Surgery causes changes in hemostasis, leading to a hypercoagulable state. This postoperative increase in hemostatic function is attenuated in patients receiving regional anesthesia compared with those receiving general anesthesia. Regional anesthesia also decreases the neuroendocrine response to surgery compared with general anesthesia, and this effect is hypothesized to be responsible for the differences in hemostatis. To test the hypothesis that neuroendocrine hormones cause changes in hemostasis, we infused stress hormones into normal volunteers and measured hemostatic function.

METHODS

After drug screening, 12 normal volunteers were studied. On two admissions, volunteers randomly received either stress hormone (epinephrine, cortisol, or glucagon) or placebo infusion for 24 h. During infusion, patients remained at bed rest and received controlled meals.
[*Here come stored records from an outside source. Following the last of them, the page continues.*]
===== src/rtl/core/ogt_pkg.sv =====
// Shared types, codes and reset values for the orientation gesture tracker.
// No dependencies; every other file in rtl/core imports this package.
`default_nettype none

package ogt_pkg;

	localparam int AXIS_W      = 16;
	localparam int MAG_W       = AXIS_W + 1;
	localparam int TIME_W      = 64;
	localparam int LEVEL_W     = 15;
	localparam int DWELL_W     = 24;
	localparam int CFG_INDEX_W = 3;
	localparam int CFG_DATA_W  = 24;
	localparam int IN_TDATA_W  = 3 * AXIS_W + TIME_W;
	localparam int OUT_TDATA_W = 8;

	localparam logic [LEVEL_W-1:0] FLAT_ENTER_RST = 15'd3482;
	localparam logic [LEVEL_W-1:0] FLAT_EXIT_RST  = 15'd3072;
	localparam logic [LEVEL_W-1:0] VERTICAL_RST   = 15'd2896;
	localparam logic [LEVEL_W-1:0] SIDE_RST       = 15'd2896;
	localparam logic [DWELL_W-1:0] DWELL_RST      = 24'd350000;
	localparam logic [DWELL_W-1:0] SIDE_DWELL_RST = 24'd1000000;

	typedef enum logic [2:0] {
		POS_UNKNOWN   = 3'd0,
		POS_FLATBACK  = 3'd1,
		POS_FACEDOWN  = 3'd2,
		POS_UPRIGHT_A = 3'd3,
		POS_UPRIGHT_B = 3'd4,
		POS_SIDE      = 3'd5,
		POS_EDGE      = 3'd6
	} posture_t;

	typedef enum logic [2:0] {
		EV_NONE    = 3'd0,
		EV_FLIP    = 3'd1,
		EV_RAISED  = 3'd2,
		EV_RIGHTED = 3'd3,
		EV_SETTLED = 3'd4,
		EV_SILENCE = 3'd5,
		EV_TIPPED  = 3'd6
	} motion_event_t;

	typedef enum logic [CFG_INDEX_W-1:0] {
		REG_FLAT_ENTER = 3'd0,
		REG_FLAT_EXIT  = 3'd1,
		REG_VERTICAL   = 3'd2,
		REG_SIDE       = 3'd3,
		REG_DWELL      = 3'd4,
		REG_SIDE_DWELL = 3'd5
	} cfg_reg_t;

	typedef struct packed {
		logic [LEVEL_W-1:0] flat_enter_level;
		logic [LEVEL_W-1:0] flat_exit_level;
		logic [LEVEL_W-1:0] vertical_level;
		logic [LEVEL_W-1:0] side_level;
		logic [DWELL_W-1:0] dwell_time;
		logic [DWELL_W-1:0] side_dwell_time;
	} cfg_t;

endpackage

`default_nettype wire


===== src/rtl/core/ogt_cfg_regs.sv =====
// Configuration register file: six thresholds and hold times written by index.
// Depends on ogt_pkg.
`default_nettype none

module ogt_cfg_regs (
	input  wire logic                               clk,
	input  wire logic                               arst_n,
	input  wire logic                               wr_en,
	input  wire logic [ogt_pkg::CFG_INDEX_W-1:0]    wr_index,
	input  wire logic [ogt_pkg::CFG_DATA_W-1:0]     wr_data,
	output ogt_pkg::cfg_t                           cfg
);
	import ogt_pkg::*;

	cfg_t cfg_q;

	// Indexes past the last register are dropped without effect.
	always_ff @(posedge clk or negedge arst_n) begin
		if (!arst_n) begin
			cfg_q.flat_enter_level <= FLAT_ENTER_RST;
			cfg_q.flat_exit_level  <= FLAT_EXIT_RST;
			cfg_q.vertical_level   <= VERTICAL_RST;
			cfg_q.side_level       <= SIDE_RST;
			cfg_q.dwell_time       <= DWELL_RST;
			cfg_q.side_dwell_time  <= SIDE_DWELL_RST;
		end else if (wr_en) begin
			case (cfg_reg_t'(wr_index))
				REG_FLAT_ENTER: cfg_q.flat_enter_level <= wr_data[LEVEL_W-1:0];
				REG_FLAT_EXIT:  cfg_q.flat_exit_level  <= wr_data[LEVEL_W-1:0];
				REG_VERTICAL:   cfg_q.vertical_level   <= wr_data[LEVEL_W-1:0];
				REG_SIDE:       cfg_q.side_level       <= wr_data[LEVEL_W-1:0];
				REG_DWELL:      cfg_q.dwell_time       <= wr_data[DWELL_W-1:0];
				REG_SIDE_DWELL: cfg_q.side_dwell_time  <= wr_data[DWELL_W-1:0];
				default: begin
				end
			endcase
		end
	end

	assign cfg = cfg_q;

endmodule

`default_nettype wire


===== src/rtl/core/ogt_classify.sv =====
// Combinational posture classifier for one gravity sample, with flat hysteresis.
// Depends on ogt_pkg.
`default_nettype none

module ogt_classify (
	input  wire logic [ogt_pkg::AXIS_W-1:0] accel_x,
	input  wire logic [ogt_pkg::AXIS_W-1:0] accel_y,
	input  wire logic [ogt_pkg::AXIS_W-1:0] accel_z,
	input  wire ogt_pkg::cfg_t              cfg,
	input  wire ogt_pkg::posture_t          committed,
	output ogt_pkg::posture_t               seen
);
	import ogt_pkg::*;

	// One extra bit so that the most negative input has a positive magnitude.
	function automatic logic [MAG_W-1:0] mag(input logic [AXIS_W-1:0] v);
		logic [MAG_W-1:0] ext;
		ext = {v[AXIS_W-1], v};
		return v[AXIS_W-1] ? (~ext + MAG_W'(1)) : ext;
	endfunction

	logic [MAG_W-1:0]   ax, ay, az;
	logic [LEVEL_W-1:0] flat_th;
	logic               is_flat;

	always_comb begin
		ax      = mag(accel_x);
		ay      = mag(accel_y);
		az      = mag(accel_z);
		is_flat = (committed == POS_FLATBACK) || (committed == POS_FACEDOWN);
		flat_th = is_flat ? cfg.flat_exit_level : cfg.flat_enter_level;
		if (az >= MAG_W'(flat_th)) begin
			seen = accel_z[AXIS_W-1] ? POS_FLATBACK : POS_FACEDOWN;
		end else if ((ay >= MAG_W'(cfg.vertical_level)) && (ay > ax)) begin
			// ay > ax rules out a zero y, so the sign bit alone picks the side.
			seen = accel_y[AXIS_W-1] ? POS_UPRIGHT_B : POS_UPRIGHT_A;
		end else if ((ax >= MAG_W'(cfg.side_level)) && (ax > ay)) begin
			seen = POS_SIDE;
		end else begin
			seen = POS_EDGE;
		end
	end

endmodule

`default_nettype wire


===== src/rtl/core/ogt_commit.sv =====
// Dwell timer and commit logic: candidate tracking, committed posture, flip arming.
// Depends on ogt_pkg.
`default_nettype none

module ogt_commit (
	input  wire logic                      clk,
	input  wire logic                      arst_n,
	input  wire logic                      step,
	input  wire ogt_pkg::posture_t         seen,
	input  wire logic [ogt_pkg::TIME_W-1:0] time_us,
	input  wire ogt_pkg::cfg_t             cfg,
	output ogt_pkg::posture_t              committed,
	output ogt_pkg::motion_event_t         motion_event,
	output ogt_pkg::posture_t              posture
);
	import ogt_pkg::*;

	posture_t            committed_q, candidate_q, last_upright_q;
	logic [TIME_W-1:0]   cand_start_q;
	logic                flip_armed_q;

	posture_t            committed_d, candidate_d, last_upright_d;
	logic [TIME_W-1:0]   cand_start_d;
	logic                flip_armed_d;
	motion_event_t       ev;
	logic [TIME_W-1:0]   elapsed;
	logic [DWELL_W-1:0]  need;
	logic                flip;

	always_comb begin
		committed_d    = committed_q;
		candidate_d    = candidate_q;
		last_upright_d = last_upright_q;
		cand_start_d   = cand_start_q;
		flip_armed_d   = flip_armed_q;
		ev             = EV_NONE;
		// Elapsed time wraps, so a timestamp that runs backwards commits.
		elapsed        = time_us - cand_start_q;
		need           = (seen == POS_SIDE) ? cfg.side_dwell_time : cfg.dwell_time;
		flip           = flip_armed_q && (last_upright_q != POS_UNKNOWN)
		                 && (last_upright_q != seen);
		if (seen != candidate_q) begin
			candidate_d  = seen;
			cand_start_d = time_us;
		end else if ((seen != committed_q) && (elapsed >= TIME_W'(need))) begin
			committed_d = seen;
			case (seen)
				POS_UPRIGHT_A, POS_UPRIGHT_B: begin
					last_upright_d = seen;
					flip_armed_d   = 1'b1;
					if (flip) begin
						ev = EV_FLIP;
					end else if (committed_q == POS_FLATBACK) begin
						ev = EV_RAISED;
					end else if ((committed_q == POS_SIDE) || (committed_q == POS_EDGE)) begin
						ev = EV_RIGHTED;
					end
				end
				POS_FLATBACK: begin
					flip_armed_d = 1'b0;
					ev           = EV_SETTLED;
				end
				POS_FACEDOWN: begin
					flip_armed_d = 1'b0;
					ev           = EV_SILENCE;
				end
				POS_SIDE: begin
					ev = (committed_q == POS_UNKNOWN) ? EV_NONE : EV_TIPPED;
				end
				default: begin
				end
			endcase
		end
	end

	always_ff @(posedge clk or negedge arst_n) begin
		if (!arst_n) begin
			committed_q    <= POS_UNKNOWN;
			candidate_q    <= POS_UNKNOWN;
			last_upright_q <= POS_UNKNOWN;
			cand_start_q   <= '0;
			flip_armed_q   <= 1'b0;
		end else if (step) begin
			committed_q    <= committed_d;
			candidate_q    <= candidate_d;
			last_upright_q <= last_upright_d;
			cand_start_q   <= cand_start_d;
			flip_armed_q   <= flip_armed_d;
		end
	end

	assign committed    = committed_q;
	assign motion_event = ev;
	assign posture      = committed_d;

endmodule

`default_nettype wire


===== src/rtl/core/orientation_gesture_tracker.sv =====
// Orientation gesture tracker: samples in, one posture and motion event out per sample.
// Depends on ogt_pkg, ogt_cfg_regs, ogt_classify and ogt_commit.
//
// Usage:
//   The sample channel (s_axis_*) carries one gravity sample per transaction. Each
//   accepted sample yields exactly one result transaction on m_axis_*, in order.
//   The configuration channel (cfg_*) writes one register per transaction and is
//   always ready; write it only while no sample is in flight.
// Pipeline and throughput:
//   A sample accepted into the input register is classified and committed
//   combinationally; the commit state and the result register load together when
//   it advances. One sample per cycle is sustained while m_axis_tready stays high;
//   the limit is the single commit step, whose state update (posture, candidate,
//   64-bit dwell start) must finish before the next sample is classified.
// Stalls:
//   While the result register is full and m_axis_tready is low, the input register
//   still takes one more sample, then s_axis_tready drops until a result drains.
// Reset:
//   arst_n clears the valid bits of both stages and the tracking state, and loads the default thresholds.
`default_nettype none

module orientation_gesture_tracker (
	input  wire logic                               clk,
	input  wire logic                               arst_n,
	input  wire logic                               s_axis_tvalid,
	output      logic                               s_axis_tready,
	// accel_x [15:0], accel_y [31:16], accel_z [47:32], time_us [111:48]
	input  wire logic [ogt_pkg::IN_TDATA_W-1:0]     s_axis_tdata,
	output      logic                               m_axis_tvalid,
	input  wire logic                               m_axis_tready,
	// motion_event [2:0], posture [5:3], zero [7:6]
	output      logic [ogt_pkg::OUT_TDATA_W-1:0]    m_axis_tdata,
	input  wire logic                               cfg_valid,
	output      logic                               cfg_ready,
	input  wire logic [ogt_pkg::CFG_INDEX_W-1:0]    cfg_index,
	input  wire logic [ogt_pkg::CFG_DATA_W-1:0]     cfg_data
);
	import ogt_pkg::*;

	cfg_t              cfg;
	logic              valid_s1;
	logic [AXIS_W-1:0] accel_x_s1, accel_y_s1, accel_z_s1;
	logic [TIME_W-1:0] time_us_s1;
	logic              advance;
	logic              s_accept;
	posture_t          committed, seen, posture_nxt;
	motion_event_t     event_nxt;
	logic              out_valid_q;
	motion_event_t     event_q;
	posture_t          posture_q;

	assign cfg_ready = 1'b1;

	ogt_cfg_regs u_cfg (
		.clk      (clk),
		.arst_n   (arst_n),
		.wr_en    (cfg_valid && cfg_ready),
		.wr_index (cfg_index),
		.wr_data  (cfg_data),
		.cfg      (cfg)
	);

	assign advance       = valid_s1 && (!out_valid_q || m_axis_tready);
	assign s_axis_tready = !valid_s1 || advance;
	assign s_accept      = s_axis_tvalid && s_axis_tready;

	always_ff @(posedge clk or negedge arst_n) begin
		if (!arst_n) begin
			valid_s1 <= 1'b0;
		end else if (s_accept) begin
			valid_s1 <= 1'b1;
		end else if (advance) begin
			valid_s1 <= 1'b0;
		end
	end

	always_ff @(posedge clk) begin
		if (s_accept) begin
			accel_x_s1 <= s_axis_tdata[AXIS_W-1:0];
			accel_y_s1 <= s_axis_tdata[2*AXIS_W-1:AXIS_W];
			accel_z_s1 <= s_axis_tdata[3*AXIS_W-1:2*AXIS_W];
			time_us_s1 <= s_axis_tdata[3*AXIS_W+TIME_W-1:3*AXIS_W];
		end
	end

	ogt_classify u_classify (
		.accel_x   (accel_x_s1),
		.accel_y   (accel_y_s1),
		.accel_z   (accel_z_s1),
		.cfg       (cfg),
		.committed (committed),
		.seen      (seen)
	);

	ogt_commit u_commit (
		.clk          (clk),
		.arst_n       (arst_n),
		.step         (advance),
		.seen         (seen),
		.time_us      (time_us_s1),
		.cfg          (cfg),
		.committed    (committed),
		.motion_event (event_nxt),
		.posture      (posture_nxt)
	);

	always_ff @(posedge clk or negedge arst_n) begin
		if (!arst_n) begin
			out_valid_q <= 1'b0;
		end else if (advance) begin
			out_valid_q <= 1'b1;
		end else if (m_axis_tready) begin
			out_valid_q <= 1'b0;
		end
	end

	always_ff @(posedge clk) begin
		if (advance) begin
			event_q   <= event_nxt;
			posture_q <= posture_nxt;
		end
	end

	assign m_axis_tvalid = out_valid_q;
	assign m_axis_tdata  = {2'b00, posture_q, event_q};

endmodule

`default_nettype wire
Blood was obtained from indwelling venous catheters before infusion and 2, 8, and 24 h after the start of infusion. Blood was analyzed for neuroendocrine hormone concentrations, glucose, complete blood count, coagulation proteins, platelet reactivity, and activity of the fibrinolytic system.

RESULTS

In the stress hormone group, concentrations of epinephrine, norepinephrine, cortisol, glucagon, and insulin were increased during the infusion period compared with those in the placebo group. Glucose concentrations and white blood cell counts were increased in the stress hormone group compared with those in the placebo group. Circulating fibrinogen concentrations increased 30% and ex vivo collagen-induced platelet reactivity increased 123% (aggregation) and 103% (dense granule release) in the stress hormone infusion group, whereas there was no change in the placebo group. Fibrinolytic proteins were similar in both groups, demonstrating a decrease in plasminogen activator inhibitor-1 activity at 8 and 24 h (196% in the hormone group vs. 199% in the placebo group).

CONCLUSIONS

Infusion of stress hormones to concentrations found during surgery is safely tolerated and causes metabolic changes observed with surgery. Stress hormone infusion increases ex vivo platelet reactivity and fibrinogen concentrations that resemble changes seen postoperatively but does not recreate the postoperative decrease in fibrinolytic activity. Differences in neuroendocrine response between types of anesthesia may explain some postoperative changes in platelet function and acute phase reactivity, but additional uncharacterized factors are responsible for the differences in fibrinolysis.